Aim of the task:
Gather the lines below that include the string "return", copying each in full.

Data extract:
**src/rtl/psum_row_collector_pkg.sv**
```systemverilog
// Shared types and constants for the psum row collector: FSM states,
// partial-sum width derivation and saturation limits.
package psum_pkg;

  typedef enum logic [1:0] {IDLE, COLLECT, DONE} state_t;

  function automatic int psum_width(input int matrix_size, input int input_width);
    return $clog2(matrix_size * (2 ** input_width)) - 1;
  endfunction

  // Clamp range for a signed INPUT_WIDTH+1 value
  function automatic int sat_max(input int input_width);
    return (2 ** input_width) - 1;
  endfunction

  function automatic int sat_min(input int input_width);
    return -(2 ** input_width);
  endfunction

  localparam int DEFAULT_INPUT_WIDTH = 8;
  localparam int DEFAULT_SAT_MAX     = sat_max(DEFAULT_INPUT_WIDTH);
  localparam int DEFAULT_SAT_MIN     = sat_min(DEFAULT_INPUT_WIDTH);

endpackage

```
**src/rtl/psum_row_collector_if.sv**
```systemverilog
// PE-side read handshake and downstream valid/ready stream of the collector.
interface psum_row_collector_if #(
  parameter int PSUM_WIDTH = 9
);
  logic                         PE_read_req;
  logic                         PE_read_ready;
  logic signed [PSUM_WIDTH-1:0] final_partialmul_in;
  logic signed [PSUM_WIDTH-1:0] out_data;
  logic                         out_valid;
  logic                         out_ready;

  modport master (
    output PE_read_req, out_data, out_valid,
    input  PE_read_ready, final_partialmul_in, out_ready
  );

  modport slave (
    input  PE_read_req, out_data, out_valid,
    output PE_read_ready, final_partialmul_in, out_ready
  );
endinterface

```
**src/rtl/psum_row_collector_fifo.sv**
```systemverilog
// psum_fifo: synchronous FIFO with registered occupancy count; DEPTH must be
// a power of two so the pointers wrap naturally.
module psum_fifo #(
  parameter int WIDTH = 9,
  parameter int DEPTH = 4
) (
  input  logic             clk,
  input  logic             rst,
  input  logic             i_push,
  input  logic [WIDTH-1:0] i_data,
  input  logic             i_pop,
  output logic [WIDTH-1:0] o_data,
  output logic             o_full,
  output logic             o_empty
);
  localparam int AW = $clog2(DEPTH);

  logic [WIDTH-1:0] r_mem [DEPTH];
  logic [AW-1:0]    r_wptr;
  logic [AW-1:0]    r_rptr;
  logic [AW:0]      r_count;
  logic             w_push;
  logic             w_pop;

  assign o_full  = (r_count == (AW+1)'(DEPTH));
  assign o_empty = (r_count == '0);
  assign w_push  = i_push && !o_full;
  assign w_pop   = i_pop && !o_empty;
  assign o_data  = r_mem[r_rptr];

  always_ff @(posedge clk or posedge rst) begin
    if (rst) begin
      for (int unsigned i = 0; i < DEPTH; i++) r_mem[i] <= '0;
      r_wptr  <= '0;
      r_rptr  <= '0;
      r_count <= '0;
    end else begin
      if (w_push) begin
        r_mem[r_wptr] <= i_data;
        r_wptr        <= r_wptr + 1'b1;
      end
      if (w_pop) r_rptr <= r_rptr + 1'b1;
      case ({w_push, w_pop})
        2'b10:   r_count <= r_count + 1'b1;
        2'b01:   r_count <= r_count - 1'b1;
        default: r_count <= r_count;
      endcase
    end
  end
endmodule

```
**src/rtl/psum_row_collector.sv**
```systemverilog
// Right-edge drain for one systolic row: requests MATRIX_SIZE final sums from
// the last PE, buffers them and streams them out. Optional macro: PSUM_SAT_EN.
module psum_row_collector
  import psum_pkg::*;
#(
  parameter int MATRIX_SIZE = 3,
  parameter int INPUT_WIDTH = 8,
  parameter int PSUM_WIDTH  = psum_width(MATRIX_SIZE, INPUT_WIDTH),
  parameter int FIFO_DEPTH  = 4
) (
  input  logic                   clk,
  input  logic                   reset,
  input  logic                   start,
  psum_row_collector_if.master   bus,
  output logic                   row_done,
  output logic                   busy
`ifdef PSUM_SAT_EN
  ,
  output logic                   sat_flag
`endif
);
  localparam int CW = $clog2(MATRIX_SIZE + 1);

  state_t                  r_state;
  state_t                  w_state_nxt;
  logic [CW-1:0]           r_cnt;
  logic                    w_req;
  logic                    w_push;
  logic                    w_pop;
  logic                    w_last;
  logic                    w_full;
  logic                    w_empty;
  logic                    w_start_ok;
  logic [PSUM_WIDTH-1:0]   w_din;
  logic [PSUM_WIDTH-1:0]   w_dout;

  assign w_start_ok = (r_state == IDLE) && start;
  // Request is gated by the registered full flag, so a same-cycle pop cannot re-raise it
  assign w_req      = (r_state == COLLECT) && !w_full;
  assign w_push     = w_req && bus.PE_read_ready;
  assign w_pop      = !w_empty && bus.out_ready;
  assign w_last     = (r_cnt == CW'(MATRIX_SIZE - 1));

  always_ff @(posedge clk or posedge reset) begin
    if (reset) r_state <= IDLE;
    else       r_state <= w_state_nxt;
  end

  always_comb begin
    w_state_nxt = r_state;
    row_done    = 1'b0;
    busy        = 1'b0;
    case (r_state)
      IDLE:    if (start) w_state_nxt = COLLECT;
      COLLECT: begin
        busy = 1'b1;
        if (w_push && w_last) w_state_nxt = DONE;
      end
      DONE: begin
        row_done    = 1'b1;
        w_state_nxt = IDLE;
      end
      default: w_state_nxt = IDLE;
    endcase
  end

  always_ff @(posedge clk or posedge reset) begin
    if (reset)           r_cnt <= '0;
    else if (w_start_ok) r_cnt <= '0;
    else if (w_push)     r_cnt <= r_cnt + 1'b1;
  end

`ifdef PSUM_SAT_EN
  localparam int SAT_HI = sat_max(INPUT_WIDTH);
  localparam int SAT_LO = sat_min(INPUT_WIDTH);

  logic w_clamp_hi;
  logic w_clamp_lo;

  assign w_clamp_hi = int'(bus.final_partialmul_in) > SAT_HI;
  assign w_clamp_lo = int'(bus.final_partialmul_in) < SAT_LO;
  assign w_din      = w_clamp_hi ? PSUM_WIDTH'(SAT_HI) :
                      w_clamp_lo ? PSUM_WIDTH'(SAT_LO) : bus.final_partialmul_in;

  always_ff @(posedge clk or posedge reset) begin
    if (reset)                                sat_flag <= 1'b0;
    else if (w_start_ok)                      sat_flag <= 1'b0;
    else if (w_push && (w_clamp_hi || w_clamp_lo)) sat_flag <= 1'b1;
  end
`else
  assign w_din = bus.final_partialmul_in;
`endif

  psum_fifo #(
    .WIDTH(PSUM_WIDTH),
    .DEPTH(FIFO_DEPTH)
  ) u_fifo (
    .clk    (clk),
    .rst    (reset),
    .i_push (w_push),
    .i_data (w_din),
    .i_pop  (w_pop),
    .o_data (w_dout),
    .o_full (w_full),
    .o_empty(w_empty)
  );

  assign bus.PE_read_req = w_req;
  assign bus.out_valid   = !w_empty;
  assign bus.out_data    = w_dout;
endmodule

```
**src/flat_wrapper.sv**
```systemverilog
// flat-port wrapper written by rule: the top's interface ports become plain ports
module psum_row_collector_flat import psum_pkg::*;
#(
  parameter int MATRIX_SIZE = 3,
  parameter int INPUT_WIDTH = 8,
  parameter int PSUM_WIDTH  = psum_width(MATRIX_SIZE, INPUT_WIDTH),
  parameter int FIFO_DEPTH  = 4
)
  (clk, reset, start, row_done, busy, bus_PE_read_req, bus_out_data, bus_out_valid, bus_PE_read_ready, bus_final_partialmul_in, bus_out_ready);
  psum_row_collector_if #(.PSUM_WIDTH(PSUM_WIDTH)) bus_i ();
  input  logic clk;
  input  logic reset;
  input  logic start;
  output logic row_done;
  output logic busy;
  output wire logic [$bits(bus_i.PE_read_req)-1:0] bus_PE_read_req;
  output wire logic [$bits(bus_i.out_data)-1:0] bus_out_data;
  output wire logic [$bits(bus_i.out_valid)-1:0] bus_out_valid;
  input wire logic [$bits(bus_i.PE_read_ready)-1:0] bus_PE_read_ready;
  input wire logic [$bits(bus_i.final_partialmul_in)-1:0] bus_final_partialmul_in;
  input wire logic [$bits(bus_i.out_ready)-1:0] bus_out_ready;
  assign bus_PE_read_req = bus_i.PE_read_req;
  assign bus_out_data = bus_i.out_data;
  assign bus_out_valid = bus_i.out_valid;
  assign bus_i.PE_read_ready = bus_PE_read_ready;
  assign bus_i.final_partialmul_in = bus_final_partialmul_in;
  assign bus_i.out_ready = bus_out_ready;
  psum_row_collector #(.MATRIX_SIZE(MATRIX_SIZE), .INPUT_WIDTH(INPUT_WIDTH), .PSUM_WIDTH(PSUM_WIDTH), .FIFO_DEPTH(FIFO_DEPTH)) u_core (.clk(clk), .reset(reset), .start(start), .bus(bus_i), .row_done(row_done), .busy(busy));
endmodule
```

Written answer:
    return $clog2(matrix_size * (2 ** input_width)) - 1;
    return (2 ** input_width) - 1;
    return -(2 ** input_width);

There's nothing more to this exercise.